◆ **Work instruction**: Determine how many lines in the listing hold "assign" and give only that number.
** Source information follows **
**src/design/snfd_pkg.sv**
```systemverilog
// shared types and constants for the serial nor flash device model
`default_nettype none
package snfd_pkg;

   // array geometry defaults
   localparam int FLASH_BYTES_DEF  = 65536;
   localparam int SECTOR_BYTES_DEF = 4096;
   localparam int PAGE_BYTES_DEF   = 256;

   // item queue between front and back
   localparam int QUEUE_DEPTH = 2;
   localparam int QUEUE_PW    = 1;

   // opcodes
   localparam logic [7:0] OP_WRSR  = 8'h01;
   localparam logic [7:0] OP_PROG  = 8'h02;
   localparam logic [7:0] OP_READ  = 8'h03;
   localparam logic [7:0] OP_WRDI  = 8'h04;
   localparam logic [7:0] OP_RDSR  = 8'h05;
   localparam logic [7:0] OP_WREN  = 8'h06;
   localparam logic [7:0] OP_SECT  = 8'h20;
   localparam logic [7:0] OP_CHIP1 = 8'h60;
   localparam logic [7:0] OP_MFID  = 8'h90;
   localparam logic [7:0] OP_JEDEC = 8'h9F;
   localparam logic [7:0] OP_CHIP2 = 8'hC7;

   localparam logic [7:0] IDLE_BYTE = 8'hFF;

   // register indexes
   localparam logic [1:0] REG_MFR_ID   = 2'd0;
   localparam logic [1:0] REG_DEV_ID   = 2'd1;
   localparam logic [1:0] REG_MEM_TYPE = 2'd2;
   localparam logic [1:0] REG_CAP_CODE = 2'd3;

   // one queued item, already classified
   typedef struct packed {
      logic       is_end;
      logic [7:0] data;
   } item_type;

   // back to front control
   typedef struct packed {
      logic pop;
      logic init_busy;
   } back_ctl_type;

   // identification registers
   typedef struct packed {
      logic [7:0] mfr_id;
      logic [7:0] dev_id;
      logic [7:0] mem_type;
      logic [7:0] cap_code;
   } id_regs_type;

endpackage
`default_nettype wire

```
**src/design/snfd_front.sv**
```systemverilog
// front end: accepts items, classifies them and queues them for the back end
`default_nettype none
module snfd_front (
   input  wire                    clock,
   input  wire                    reset,
   input  wire                    req_valid,
   output logic                   req_ready,
   input  wire                    req_kind,
   input  wire  [7:0]             req_mosi_byte,
   input  snfd_pkg::back_ctl_type back_ctl,
   output logic                   q_valid,
   output snfd_pkg::item_type     q_item
);
   import snfd_pkg::*;

   item_type                 ent_ff [QUEUE_DEPTH];
   logic [QUEUE_PW-1:0]      wp_ff, wp_in, rp_ff, rp_in;
   logic [QUEUE_PW:0]        cnt_ff, cnt_in;
   logic                     push, pop;

   // no items while the array is being cleared after reset
   assign req_ready = (cnt_ff != (QUEUE_PW+1)'(QUEUE_DEPTH)) && !back_ctl.init_busy;
   assign push      = req_valid && req_ready;
   assign pop       = back_ctl.pop && q_valid;
   assign q_valid   = (cnt_ff != '0);
   assign q_item    = ent_ff[rp_ff];

   // pointer and fill count
   always_comb begin
      wp_in  = push ? QUEUE_PW'(wp_ff + 1'b1) : wp_ff;
      rp_in  = pop ? QUEUE_PW'(rp_ff + 1'b1) : rp_ff;
      cnt_in = cnt_ff;
      if (push && !pop) begin
         cnt_in = (QUEUE_PW+1)'(cnt_ff + 1'b1);
      end else if (pop && !push) begin
         cnt_in = (QUEUE_PW+1)'(cnt_ff - 1'b1);
      end
   end

   always_ff @(posedge clock) begin
      if (reset) begin
         wp_ff  <= '0;
         rp_ff  <= '0;
         cnt_ff <= '0;
      end else begin
         wp_ff  <= wp_in;
         rp_ff  <= rp_in;
         cnt_ff <= cnt_in;
      end
   end

   // queue storage, frame end flagged at entry
   always_ff @(posedge clock) begin
      if (push) begin
         ent_ff[wp_ff].is_end <= req_kind;
         ent_ff[wp_ff].data   <= req_mosi_byte;
      end
   end

endmodule
`default_nettype wire

```
**config.mk**
```make
export PLATFORM = sky130hd
export DESIGN_NAME = snfd_front
export DESIGN_NICKNAME = d
export VERILOG_FILES = /design/src/design/snfd_pkg.sv /design/src/design/snfd_front.sv
export SDC_FILE = /design/constraint.sdc
export NUM_CORES = 1
export LEC_CHECK = 0
export ABC_AREA = 0
export ABC_CLOCK_PERIOD_IN_PS = 2000
export BUFFER_PORTS_ARGS = -buffer_cell sky130_fd_sc_hd__buf_2
export CAP_MARGIN = 20
export CORE_MARGIN = 8
export CORE_UTILIZATION = 39
export CTS_BUF_LIST = sky130_fd_sc_hd__clkbuf_4 sky130_fd_sc_hd__clkbuf_8
export DETAILED_ROUTE_END_ITERATION = 8
export PLACE_DENSITY = 0.74
export RECOVER_POWER = 100
export SYNTH_ARGS = -nofsm -noshare
export SYNTH_HDL_FRONTEND = slang
export SYNTH_SLANG_ARGS = --single-unit
```
**constraint.sdc**
```tcl
create_clock -name clock -period 2 [get_ports clock]
set_clock_uncertainty 0.1 [all_clocks]
set_input_delay 0.4 -clock clock [delete_from_list [all_inputs] [get_ports clock]]
set_output_delay 0.4 -clock clock [all_outputs]
set_load 0.02 [all_outputs]
```
==> impl_metrics.tcl, run 1 <==
set metrics [dict create \
    r2r_end "ent_ff[0][6]$_DFFE_PP_" \
    worst_pin_slew_ns 0.567 \
    grt_max_degree 14 \
    gp_routability_congestion 0.597 \
    vias 492 \
    cpLargestDelayFamily "flip-flops" \
    cts_root_buffer "clkbuf_4" \
    hp-class "in2reg" \
    r2r_start "cnt_ff[1]$_SDFFE_PP0P_" \
    drv_slew 0 \
    fin_area_mm2 0.00106 \
    start_util 0.406 \
    ys_types 16 \
    syn_nets 68 \
    ys.flop_type "edfxtp_1" \
    io-pin-count 25 \
    drt-pass1-iter-count 2 \
    die_area_mm2 0.00407 \
    cts_hold_buf 0 \
    crit_path_end_kind "output pin" \
    core_area_mm2 0.00219 \
    die_y_um 63.8 \
    post_cts_buffers 0 \
    r2r_cells 4 \
    core.rowCount 17 \
    power.density_mw_per_mm2 1180 \
    rrSetupSlack_ns 0.22 \
    drc_errors 0 \
    ant_nets 0 \
    synth_edf_count 18 \
    fill_cells 215 \
    viasPerCell 4.51 \
    path_cells "mux2_2, clkbuf_2" \
    antenna_found_initial 0 \
    arrival_ns 1.39 \
    hold_depth 1 \
    port_buffers 24 \
    synth_area_um2 890 \
    crit_slowest_cell "dfxtp_1" \
    layout_min_cycle_time_ns 1.89 \
    max_stage_delay_ns 0.56 \
    wirelength_mm 1.37 \
    grt_usage 0.0698 \
    yosysTopAreaCell "edfxtp_1" \
    die_x_um 63.8 \
    yosys_warnings 0 \
    dpl.hpwl_mm 1.08 \
    clk_path_buf_depth 2 \
    cts_sinks 23 \
    synthCells 53 \
    synthArstFlopShare 0 \
    min_to "ent_ff[1][5]$_DFFE_PP_" \
    synth.most_common_cell "edfxtp_1" \
    max_cap_violations 0 \
    required_ns 1.50 \
    setup_viol 0 \
    whs_ns 0.182 \
    syn_to_final_growth_pct 19.1 \
    placed_cell_area_mm2 0.00105 \
    cp_max_fo 9 \
    synth_top_family_by_area "multiplexers" \
    clk_latency_ns 0.30 \
    cts_resized 0 \
    synth-xor-area-share 0.0295 \
    synthAdderAreaFrac 0.0141 \
    synth_compound_area_frac 0.0169 \
    synth_seq_cells 23 \
    hp-start "req_mosi_byte[5]" \
    ir_drop_v 0.000800 \
    outcome "finished clean" \
    clk_pin_slew_ns 0.11 \
    setup_tns_ns 0 \
    crit_buf_inv 1 \
    wl_met3_um 106 \
    cts.htree.levels 1 \
    synthMuxAreaShare 0.127 \
    synth.top_cell.area_share 0.608 \
    first_iter_violations 8 \
    power.leakage_nw 0.398 \
    final_net_count 97 \
    num_antenna_cells 0 \
    rsz0062_at_grt "no" \
    drive_gt1_frac 0.395 \
    met2_length_um 650 \
    met1Wirelength_um 594 \
    grt_pass1_vias 517 \
    wire_per_inst_um 12.6 \
    synth-simple-area-share 0.0872 \
    finalCritPeriodShare 0.947 \
    netlist_top_cells_count "18 x edfxtp_1, 9 x mux2_2, 5 x dfxtp_1, 5 x nor2_1, 3 x xor2_1" \
    overflow 0 \
    max_freq_mhz 528 \
    grt_pass1_wl_mm 2.28 \
    top_layer_used "met4" \
    hold_viol 0 \
    slew-limit-headroom 0.622 \
    start_kind "register" \
    yosysSeqAreaShare 0.720 \
    cts_tree "built" \
    syn_area_per_cell_um2 16.8 \
    worstSetupPathType "reg2out" \
    cts-buffers-inserted 3 \
    ys_top_cells_by_area "edfxtp_1 61%, mux2_2 11%, dfxtp_1 11%, xor2_1 3.0%, nor2_1 2.1%" \
]
-- worst reg2reg max path: stages (launching register included) --
cell and delay [ns]:
dfxtp_1 0.36, nor2b_1 0.17, nor3b_4 0.24, nor2b_1 0.15, clkbuf_1 0.41
-- area by class of cell --
cell class | instances | area [µm²] | area share
clock buffers | 3 | 22.5 | 0.0213
repair buffers | 25 | 115 | 0.109
multi-input cells | 29 | 241 | 0.228
clock inverters | 1 | 5.00 | 0.00472
well taps | 28 | 35.0 | 0.0331
flip-flops and latches | 23 | 641 | 0.604
-- cell usage in the layout (no fill, tap or decap), types with 2 or more instances in the layout --
| master | count |
|---|---|
| buf_2 | 8 |
| clkbuf_1 | 8 |
| clkbuf_2 | 9 |
| clkbuf_4 | 3 |
| dfxtp_1 | 5 |
| edfxtp_1 | 18 |
| mux2_2 | 9 |
| nor2_1 | 5 |
| nor2b_1 | 3 |
| o21ai_0 | 2 |
| xor2_1 | 3 |
-- logic make-up (layout without fill, tap and decap cells) --
logic type	count (synthesis)	after routing
buf+inv	1	29
mux	10	10
flops	23	23
simple gates	12	12
fa+ha+maj	1	1
xor+xnor	3	3
compound gates	3	3
-- state kept, by name (all words and copies together), names as in the netlist, named ones only --
register,flops
wp_ff,1
ent_ff,18
cnt_ff,2
rp_ff,1
-- routing by layer --
metal / up-vias / track usage
met5: - / 0
li1: 250 / -
met2: 19 / 0.109
met3: 2 / 0.0296
met4: 0 / 0.0334
met1: 221 / 0.0811
-- worst max-delay path by stage --
stage                                         to  slack, ns  depth (start not counted)
after floorplan           ent_ff[0][0]$_DFFE_PP_       0.35                          3
after global placement    cnt_ff[1]$_SDFFE_PP0P_       0.32                          5
after detailed placement  cnt_ff[1]$_SDFFE_PP0P_       0.26                          5
after CTS                              q_item[3]       0.06                          2
after global routing                   q_item[3]       0.02                          2
final                                  q_item[1]       0.11                          2
-- where the power goes --
group / leakage, nW / switching, W / total, W / internal (W)
Clock: 0.0177 / 0.000124 / 0.000198 / 0.0000745
Combinational: 0.174 / 0.000227 / 0.000403 / 0.000175
Sequential: 0.206 / 0.0000585 / 0.000645 / 0.000586
Total: 0.398 / 0.000409 / 0.00125 / 0.000836
-- through the flow --
stage          utilization  power, W  setup slack [ns]  std cells
2_1_floorplan            -  0.000949             0.345         53
3_3_place_gp         0.478   0.00106             0.321        105
3_5_place_dp         0.478   0.00108             0.260        105
4_1_cts              0.491   0.00128            0.0640        109
5_1_grt              0.484   0.00133            0.0187        109
6_report             0.484   0.00125             0.105        109
(Power assumes the default switching activity.)
==> run 2, diff against run 1 <==
- ABC_CLOCK_PERIOD_IN_PS: 2000 -> 1600
- CELL_PAD_IN_SITES_DETAIL_PLACEMENT: default -> 1
- CELL_PAD_IN_SITES_GLOBAL_PLACEMENT: default -> 2
- CORE_MARGIN: 8 -> default
- CORE_UTILIZATION: 39 -> 33
- PLACE_DENSITY: 0.74 -> 0.88
- clock period: 2 -> 1.6 ns (I/O delays scaled with it)
==> run 2 against run 1 <==
  * Wire length grew 19%
  * Total power grew 62%
  * Worst setup slack lost 0.16 ns
  * Highest routed layer is now met3
  * Hold slack lost 0.079 ns
  * The flow now finishes with violations (setup timing)
  * Largest power group is now combinational logic
  * Critical path type unchanged
  * Clock power grew 26%
  * Non-clock buffer count grew 11
==> impl_metrics.tcl, run 2 (synthesized netlist as in run 1, its figures left out) <==
set metrics [dict create \
    start_kind "register" \
    core.rowCount 18 \
    die_area_mm2 0.00291 \
    finalCritPeriodShare 1.04 \
    switchingPower_w 0.000619 \
    cts_sinks 23 \
    outcome "complete, but fails checks" \
    intPower_w 0.00140 \
    cpMostUsedCell "buf_6" \
    viasPerCell 4.70 \
    largest_register "ent_ff" \
    cp_max_fo 5 \
    worstSetupPathType "reg2out" \
    vias 574 \
    first_iter_violations 4 \
    timing.final.ws_setup_ns -0.0573 \
    clk_pin_slew_ns 0.12 \
    drv_slew 0 \
    clk_path_buf_depth 2 \
    gp_routability_congestion 0.708 \
    final_common_cell "edfxtp_1" \
    overflow 0 \
    final_net_count 108 \
    io-pin-count 25 \
    die_x_um 53.9 \
    p_comb_frac 0.478 \
    dpl.hpwl_mm 1.21 \
    largest_reg_flops 18 \
    cts_root_buffer "clkbuf_4" \
    drive_gt1_frac 0.630 \
    cts_tree "built" \
    core_area_mm2 0.00252 \
    seq_power_share 0.399 \
    ir_drop_v 0.000812 \
    wire_per_inst_um 13.4 \
    rsz0062_at_grt "yes" \
    setup_viol 19 \
    wirelength_mm 1.64 \
    ant_nets 0 \
    antenna_found_initial 0 \
    cts.htree.levels 1 \
    syn_to_final_growth_pct 48.2 \
    drc_errors 0 \
    slew-limit-headroom 0.812 \
    cpLargestDelayFamily "flip-flops" \
    grt_max_degree 14 \
    port_buffers 24 \
    grt_pass1_vias 591 \
    power.total_w 0.00202 \
    fin_area_mm2 0.00132 \
    grt_usage 0.123 \
    placed_cell_area_mm2 0.00111 \
    layout_min_cycle_time_ns 1.66 \
    path_cells "buf_6, mux2_4, buf_6" \
    grt_pass1_wl_mm 2.48 \
    num_antenna_cells 0 \
    crit_buf_inv 2 \
    drt-pass1-iter-count 2 \
    swShare 0.307 \
    start_util 0.353 \
    crit_slowest_cell "dfxtp_2" \
    p_clk_frac 0.123 \
    violations "setup timing" \
    required_ns 1.18 \
    max_freq_mhz 603 \
    max_cap_violations 0 \
    hold_viol 0 \
    arrival_ns 1.24 \
    power.leakage_nw 0.537 \
    cts-buffers-inserted 3 \
    max_stage_delay_ns 0.37 \
    die_y_um 53.9 \
    clk_latency_ns 0.30 \
    hp-class "in2reg" \
    largestRegisters "ent_ff (18), cnt_ff (2)" \
    worst_pin_slew_ns 0.280 \
    final_cell_mix "18 x edfxtp_1, 14 x buf_6, 11 x buf_2" \
    power.density_mw_per_mm2 1530 \
    crit_path_end_kind "output pin" \
]
-- run 2: worst paths after layout --
| check | cells past startpoint | endpoint | slack [ns] | start |
|---|---|---|---|---|
| hold / removal | 1 | ent_ff[1][3]$_DFFE_PP_ | 0.10 | req_mosi_byte[3] |
| setup / recovery | 3 | q_item[7] | -0.06 | register |
| setup reg to reg | 5 | cnt_ff[1]$_SDFFE_PP0P_ | -0.03 | cnt_ff[1]$_SDFFE_PP0P_ |
| hold reg to reg | 2 | register | 0.42 | rp_ff$_SDFFE_PP0P_ |
-- run 2: area by class of cell --
type                            count  area [µm²]
Multi-Input combinational cell     29         309
Sequential cell                    23         647
Fill cell                         264        1200
Tap cell                           30        37.5
Timing Repair Buffer               36         298
Clock inverter                      1        5.00
Clock buffer                        3        22.5
-- run 2: repair_timing --
action,CTS,global route
hold buffers,0,0
buffers inserted,2,2
resized for setup,42,5
gates cloned,1,0
endpoints found under the setup margin,11,27
pin swaps,3,1
-- run 2: power groups by stage --
| stage | clock, W | sequential (W) | combinational [W] |
|---|---|---|---|
| final | 0.000249 | 0.000805 | 0.000963 |
| after CTS | 0.000262 | 0.000806 | 0.000922 |
| after global routing | 0.000285 | 0.000818 | 0.00104 |
| after detailed placement | 0 | 0.000791 | 0.000632 |
| after global placement | 0 | 0.000780 | 0.000612 |
| after floorplan | 0 | 0.000782 | 0.000406 |
-- run 2: worst reg2reg max path: stages, from the launching register on --
cell and delay [ns]:
dfxtp_2 0.35, nor2b_4 0.12, nor3b_2 0.27, ha_4 0.26, or3_1 0.37, a21oi_2 0.11
-- run 2: per-layer routing --
layer	track usage	vias to the layer above	wire length, µm
met5	0	-	0
met4	0.0395	0	0
met3	0.0339	0	101
met2	0.235	19	925
met1	0.128	280	608
li1	-	275	-
-- run 2: stage by stage --
step | cells | hold slack [ns] | TNS (ns) | utilization | setup WS (ns)
finish | 122 | 0.103 | -0.563 | 0.523 | -0.0573
global route | 122 | 0.0847 | -2.12 | 0.523 | -0.121
CTS | 120 | 0.0909 | -0.601 | 0.514 | -0.0762
detailed placement | 113 | 0.400 | -0.0571 | 0.440 | -0.0571
global placement | 113 | 0.386 | 0 | 0.440 | 0.0315
floorplan | 53 | 0.289 | 0 | - | 0.0164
** End of Source information **
◆ **Output of the task**: 5